X_train, X_test, y_train, y_test = train_test_split(
    X, y, test_size=0.2, random_state=42, stratify=y
)

In [None]:
# Define Preprocessing Pipeline

# Separate numerical & categorical features:

numeric_features = X.select_dtypes(include=["int64", "float64"]).columns
categorical_features = X.select_dtypes(include=["object"]).columns

# Create transformers

numeric_transformer = Pipeline(steps=[
    ("scaler", StandardScaler())
])

categorical_transformer = Pipeline(steps=[
    ("encoder", OneHotEncoder(handle_unknown="ignore"))
])

preprocessor = ColumnTransformer(
    transformers=[
        ("num", numeric_transformer, numeric_features),
        ("cat", categorical_transformer, categorical_features)
    ]
)

In [None]:
# Logistic Regression Pipeline

logreg_pipeline = Pipeline(steps=[
    ("preprocessor", preprocessor),
    ("classifier", LogisticRegression(max_iter=1000))
])

In [None]:
# Hyperparameter Tuning (GridSearchCV)

param_grid = {
    "classifier__C": [0.01, 0.1, 1, 10],
    "classifier__penalty": ["l2"]
}

grid_logreg = GridSearchCV(
    logreg_pipeline,
    param_grid,
    cv=5,
    scoring="f1",
    n_jobs=-1
)

grid_logreg.fit(X_train, y_train)

In [None]:
# Evaluate Logistic Regression

best_logreg = grid_logreg.best_estimator_

y_pred = best_logreg.predict(X_test)

print("Best Parameters:", grid_logreg.best_params_)
print("Accuracy:", accuracy_score(y_test, y_pred))
print("F1 Score:", f1_score(y_test, y_pred))
print(classification_report(y_test, y_pred))

In [None]:
# Random Forest Pipeline

rf_pipeline = Pipeline(steps=[
    ("preprocessor", preprocessor),
    ("classifier", RandomForestClassifier(random_state=42))
])

In [None]:
# Hyperparameter Tuning (Random Forest)

param_grid_rf = {
    "classifier__n_estimators": [100, 200],
    "classifier__max_depth": [None, 10, 20],
    "classifier__min_samples_split": [2, 5]
}

grid_rf = GridSearchCV(
    rf_pipeline,
    param_grid_rf,
    cv=5,
    scoring="f1",
    n_jobs=-1
)

grid_rf.fit(X_train, y_train)

# Evaluate Random Forest

best_rf = grid_rf.best_estimator_

y_pred_rf = best_rf.predict(X_test)

print("Best Parameters:", grid_rf.best_params_)
print("Accuracy:", accuracy_score(y_test, y_pred_rf))
print("F1 Score:", f1_score(y_test, y_pred_rf))
print(classification_report(y_test, y_pred_rf))

In [None]:
# Select Best Model

if f1_score(y_test, y_pred_rf) > f1_score(y_test, y_pred):
    final_model = best_rf
    print("Random Forest selected.")
else:
    final_model = best_logreg
    print("Logistic Regression selected.")

# Export Final Pipeline

joblib.dump(final_model, "churn_pipeline.pkl")
print("Pipeline saved successfully.")

In [None]:
# Load & Use Saved Pipeline

loaded_model = joblib.load("churn_pipeline.pkl")

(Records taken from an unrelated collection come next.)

<file path="src/hw/qcic_params.svh">
// Constants for the queue count and interrupt coalescing feature block
`ifndef QCIC_PARAMS_SVH
`define QCIC_PARAMS_SVH

// ----------------------------------------------------------------------
// Feature identifiers and completion status codes
// ----------------------------------------------------------------------
`define QCIC_FID_NUM_QUEUES 8'h07
`define QCIC_FID_COALESCE 8'h08
`define QCIC_SC_SUCCESS 8'h00
`define QCIC_SC_INVALID_FIELD 8'h02
`define QCIC_SC_CMD_SEQ_ERROR 8'h0c

// ----------------------------------------------------------------------
// Dword 11 and dword 0 field positions
// ----------------------------------------------------------------------
`define QCIC_CQ_FIELD 31:16
`define QCIC_SQ_FIELD 15:0
`define QCIC_RSVD_FIELD 31:16
`define QCIC_TIME_FIELD 15:8
`define QCIC_THRESH_FIELD 7:0
`define QCIC_CNT_INVALID 16'hffff

// ----------------------------------------------------------------------
// Reset values
// ----------------------------------------------------------------------
`define QCIC_RST_TIME 8'h00
`define QCIC_RST_THRESH 8'h00
`define QCIC_RST_CQ_LIMIT 16'h003f
`define QCIC_RST_SQ_LIMIT 16'h003f
`define QCIC_RST_OPTIONS 2'h0

// ----------------------------------------------------------------------
// Register map and option bits
// ----------------------------------------------------------------------
`define QCIC_REG_LIMITS 8'h00
`define QCIC_REG_OPTIONS 8'h04
`define QCIC_REG_ALLOC 8'h08
`define QCIC_REG_COALESCE 8'h0c
`define QCIC_REG_STATUS 8'h10
`define QCIC_OPT_POW2_BIT 0
`define QCIC_OPT_DB_RESTART_BIT 1
`define QCIC_OPT_FIELD 1:0

// ----------------------------------------------------------------------
// Timing and interrupt vector count
// ----------------------------------------------------------------------
`define QCIC_TIME_UNIT_NS 100000
`define QCIC_CLK_PERIOD_NS 5
`define QCIC_NVEC 8

`endif

</file>
<file path="src/hw/qcic_pkg.sv">
// Types shared by the queue count and interrupt coalescing block
package qcic_pkg;
   typedef logic [15:0] qcic_qcnt_t;
   typedef logic [7:0] qcic_status_t;
   typedef logic [2:0] qcic_vec_t;
   typedef logic [7:0] qcic_addr_t;
   typedef logic [31:0] qcic_word_t;
endpackage

</file>
<file path="src/hw/qcic_feature_core.sv">
// Queue count negotiation and per-vector interrupt coalescing
`include "qcic_params.svh"

module qcic_feature_core #(
   parameter int TICK_CYCLES = `QCIC_TIME_UNIT_NS / `QCIC_CLK_PERIOD_NS
) (
   input wire logic clk_sys_in,
   input wire logic rst_n_in,
   input wire logic cmd_valid_in,
   input wire logic cmd_is_set_in,
   input wire logic [7:0] cmd_fid_in,
   input wire qcic_pkg::qcic_word_t cmd_dw11_in,
   input wire logic io_queue_exists_in,
   output logic rsp_valid_out,
   output qcic_pkg::qcic_word_t rsp_dw0_out,
   output qcic_pkg::qcic_status_t rsp_status_out,
   input wire logic cpl_valid_in,
   input wire qcic_pkg::qcic_vec_t cpl_vector_in,
   input wire logic cpl_admin_in,
   input wire logic cpl_error_in,
   input wire logic db_valid_in,
   input wire qcic_pkg::qcic_vec_t db_vector_in,
   input wire logic irq_mode_change_in,
   output logic [`QCIC_NVEC-1:0] irq_vec_out,
   input wire qcic_pkg::qcic_addr_t reg_addr_in,
   input wire qcic_pkg::qcic_word_t reg_wdata_in,
   input wire logic reg_wr_in,
   input wire logic reg_rd_in,
   output qcic_pkg::qcic_word_t reg_rdata_out
);
   import qcic_pkg::*;

   // ----------------------------------------------------------------------
   // State
   // ----------------------------------------------------------------------
   qcic_qcnt_t cq_limit_r;
   qcic_qcnt_t sq_limit_r;
   logic [1:0] options_r;
   qcic_qcnt_t cq_count_allocated_r;
   qcic_qcnt_t sq_count_allocated_r;
   logic alloc_done_r;
   logic [7:0] agg_time_r;
   logic [7:0] aggregation_entry_threshold_r;
   logic [14:0] tick_cnt_r;
   logic tick;
   logic coal_off;
   logic [8:0] vcnt_r [`QCIC_NVEC];
   logic [7:0] velapsed_r [`QCIC_NVEC];
   logic [`QCIC_NVEC-1:0] fire;

   // ----------------------------------------------------------------------
   // Command decode
   // ----------------------------------------------------------------------
   qcic_qcnt_t cq_count_requested;
   qcic_qcnt_t sq_count_requested;
   qcic_qcnt_t cq_alloc_nxt;
   qcic_qcnt_t sq_alloc_nxt;
   logic set_nq;
   logic get_nq;
   logic set_coal;
   logic get_coal;
   logic nq_seq_err;
   logic nq_bad_field;

   function automatic qcic_qcnt_t qcic_round_pow2(input qcic_qcnt_t n);
      qcic_qcnt_t v;
      v = n;
      for (int s = 1; s < 16; s = s * 2)
      begin
         v = v | (v >> s);
      end
      return v;
   endfunction
   function automatic qcic_qcnt_t qcic_fit(input qcic_qcnt_t req, input qcic_qcnt_t lim, input logic pow2);
      qcic_qcnt_t r;
      r = pow2 ? qcic_round_pow2(req) : req;
      return (r > lim) ? lim : r;
   endfunction
   assign set_nq = cmd_valid_in && cmd_is_set_in && (cmd_fid_in == `QCIC_FID_NUM_QUEUES);
   assign get_nq = cmd_valid_in && !cmd_is_set_in && (cmd_fid_in == `QCIC_FID_NUM_QUEUES);
   assign set_coal = cmd_valid_in && cmd_is_set_in && (cmd_fid_in == `QCIC_FID_COALESCE);
   assign get_coal = cmd_valid_in && !cmd_is_set_in && (cmd_fid_in == `QCIC_FID_COALESCE);
   // Both fields are zero-based I/O queue counts only
   assign cq_count_requested = cmd_dw11_in[`QCIC_CQ_FIELD];
   assign sq_count_requested = cmd_dw11_in[`QCIC_SQ_FIELD];
   assign nq_seq_err = io_queue_exists_in;
   assign nq_bad_field = (cq_count_requested == `QCIC_CNT_INVALID) ||
                         (sq_count_requested == `QCIC_CNT_INVALID);
   // Grant may be rounded up to a power of two and is clamped to the pool
   assign cq_alloc_nxt = qcic_fit(cq_count_requested, cq_limit_r, options_r[`QCIC_OPT_POW2_BIT]);
   assign sq_alloc_nxt = qcic_fit(sq_count_requested, sq_limit_r, options_r[`QCIC_OPT_POW2_BIT]);

   // ----------------------------------------------------------------------
   // Queue count allocation
   // ----------------------------------------------------------------------
   always_ff @(posedge clk_sys_in)
   begin
      if (!rst_n_in)
      begin
         cq_count_allocated_r <= '0;
         sq_count_allocated_r <= '0;
         alloc_done_r <= 1'b0;
      end
      else if (set_nq && !nq_seq_err && !nq_bad_field && !alloc_done_r)
      begin
         // Only the first good set allocates; later ones see the same grant
         cq_count_allocated_r <= cq_alloc_nxt;
         sq_count_allocated_r <= sq_alloc_nxt;
         alloc_done_r <= 1'b1;
      end
   end

   // ----------------------------------------------------------------------
   // Completion result
   // ----------------------------------------------------------------------
   always_ff @(posedge clk_sys_in)
   begin
      if (!rst_n_in)
      begin
         rsp_valid_out <= 1'b0;
         rsp_dw0_out <= '0;
         rsp_status_out <= `QCIC_SC_SUCCESS;
      end
      else
      begin
         rsp_valid_out <= cmd_valid_in;
         rsp_dw0_out <= '0;
         rsp_status_out <= `QCIC_SC_SUCCESS;
         if (set_nq && nq_seq_err)
         begin
            rsp_status_out <= `QCIC_SC_CMD_SEQ_ERROR;
         end
         else if (set_nq && nq_bad_field)
         begin
            rsp_status_out <= `QCIC_SC_INVALID_FIELD;
         end
         else if (set_nq && !alloc_done_r)
         begin
            rsp_dw0_out <= {cq_alloc_nxt, sq_alloc_nxt};
         end
         else if (set_nq || get_nq)
         begin
            // Get never looks at dword 11
            rsp_dw0_out <= {cq_count_allocated_r, sq_count_allocated_r};
         end
         else if (get_coal)
         begin
            rsp_dw0_out <= {16'h0000, agg_time_r, aggregation_entry_threshold_r};
         end
         else if (cmd_valid_in && !set_coal)
         begin
            rsp_status_out <= `QCIC_SC_INVALID_FIELD;
         end
      end
   end

   // ----------------------------------------------------------------------
   // Coalescing settings
   // ----------------------------------------------------------------------
   always_ff @(posedge clk_sys_in)
   begin
      if (!rst_n_in)
      begin
         agg_time_r <= `QCIC_RST_TIME;
         aggregation_entry_threshold_r <= `QCIC_RST_THRESH;
      end
      else if (set_coal)
      begin
         // Upper half of dword 11 is dropped
         agg_time_r <= cmd_dw11_in[`QCIC_TIME_FIELD];
         aggregation_entry_threshold_r <= cmd_dw11_in[`QCIC_THRESH_FIELD];
      end
      else if (irq_mode_change_in)
      begin
         agg_time_r <= `QCIC_RST_TIME;
         aggregation_entry_threshold_r <= `QCIC_RST_THRESH;
      end
   end

   assign coal_off = (agg_time_r == `QCIC_RST_TIME) || (aggregation_entry_threshold_r == `QCIC_RST_THRESH);

   // ----------------------------------------------------------------------
   // Aggregation time base, one tick per time unit
   // ----------------------------------------------------------------------
   assign tick = (tick_cnt_r == 15'(TICK_CYCLES - 1));
   always_ff @(posedge clk_sys_in)
   begin
      if (!rst_n_in || tick)
      begin
         tick_cnt_r <= '0;
      end
      else
      begin
         tick_cnt_r <= tick_cnt_r + 15'h0001;
      end
   end

   // ----------------------------------------------------------------------
   // Per-vector aggregation
   // ----------------------------------------------------------------------
   for (genvar g = 0; g < `QCIC_NVEC; g++)
   begin : g_vec
      logic hit;
      logic flush_now;
      logic count_hit;
      logic time_hit;
      logic db_restart;
      assign hit = cpl_valid_in && (cpl_vector_in == qcic_vec_t'(g));
      // Admin, error and uncoalesced completions interrupt at once
      assign flush_now = hit && (cpl_admin_in || cpl_error_in || coal_off);
      // Entry makes vcnt+1 held; zero-based threshold wants threshold+1
      assign count_hit = hit && (vcnt_r[g] >= {1'b0, aggregation_entry_threshold_r});
      assign time_hit = (vcnt_r[g] != 9'h000) && tick &&
                        ({1'b0, velapsed_r[g]} + 9'h001 >= {1'b0, agg_time_r});
      assign db_restart = db_valid_in && (db_vector_in == qcic_vec_t'(g)) &&
                          options_r[`QCIC_OPT_DB_RESTART_BIT];
      // Held entries are released if coalescing is turned off under them
      assign fire[g] = flush_now || count_hit || time_hit || (coal_off && vcnt_r[g] != 9'h000);
      always_ff @(posedge clk_sys_in)
      begin
         if (!rst_n_in || fire[g])
         begin
            vcnt_r[g] <= '0;
         end
         else if (db_restart)
         begin
            vcnt_r[g] <= hit ? 9'h001 : 9'h000;
         end
         else if (hit)
         begin
            vcnt_r[g] <= vcnt_r[g] + 9'h001;
         end
      end

      always_ff @(posedge clk_sys_in)
      begin
         if (!rst_n_in || fire[g] || db_restart || vcnt_r[g] == 9'h000)
         begin
            velapsed_r[g] <= '0;
         end
         else if (tick && velapsed_r[g] != 8'hff)
         begin
            velapsed_r[g] <= velapsed_r[g] + 8'h01;
         end
      end

      always_ff @(posedge clk_sys_in)
      begin
         if (!rst_n_in)
         begin
            irq_vec_out[g] <= 1'b0;
         end
         else
         begin
            irq_vec_out[g] <= fire[g];
         end
      end
   end

   // ----------------------------------------------------------------------
   // Register port
   // ----------------------------------------------------------------------
   always_ff @(posedge clk_sys_in)
   begin
      if (!rst_n_in)
      begin
         cq_limit_r <= `QCIC_RST_CQ_LIMIT;
         sq_limit_r <= `QCIC_RST_SQ_LIMIT;
         options_r <= `QCIC_RST_OPTIONS;
      end
      else if (reg_wr_in && reg_addr_in == `QCIC_REG_LIMITS)
      begin
         cq_limit_r <= reg_wdata_in[`QCIC_CQ_FIELD];
         sq_limit_r <= reg_wdata_in[`QCIC_SQ_FIELD];
      end
      else if (reg_wr_in && reg_addr_in == `QCIC_REG_OPTIONS)
      begin
         options_r <= reg_wdata_in[`QCIC_OPT_FIELD];
      end
   end

   always_ff @(posedge clk_sys_in)
   begin
      if (!rst_n_in || !reg_rd_in)
      begin
         reg_rdata_out <= '0;
      end
      else
      begin
         unique case (reg_addr_in)
            `QCIC_REG_LIMITS: reg_rdata_out <= {cq_limit_r, sq_limit_r};
            `QCIC_REG_OPTIONS: reg_rdata_out <= {30'h0, options_r};
            `QCIC_REG_ALLOC: reg_rdata_out <= {cq_count_allocated_r, sq_count_allocated_r};
            `QCIC_REG_COALESCE: reg_rdata_out <= {16'h0000, agg_time_r, aggregation_entry_threshold_r};
            `QCIC_REG_STATUS: reg_rdata_out <= {30'h0, io_queue_exists_in, alloc_done_r};
            default: reg_rdata_out <= '0;
         endcase
      end
   end
endmodule

</file>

sample_prediction = loaded_model.predict(X_test.iloc[:5])
print(sample_prediction)

## Final Summary / Insights

Logistic Regression and Random Forest models were trained using a complete Scikit-learn Pipeline. Hyperparameter tuning improved performance using GridSearchCV. The final selected model was exported using joblib, making it reusable and production-ready. The use of Pipeline ensures consistent preprocessing and reduces risk of data leakage.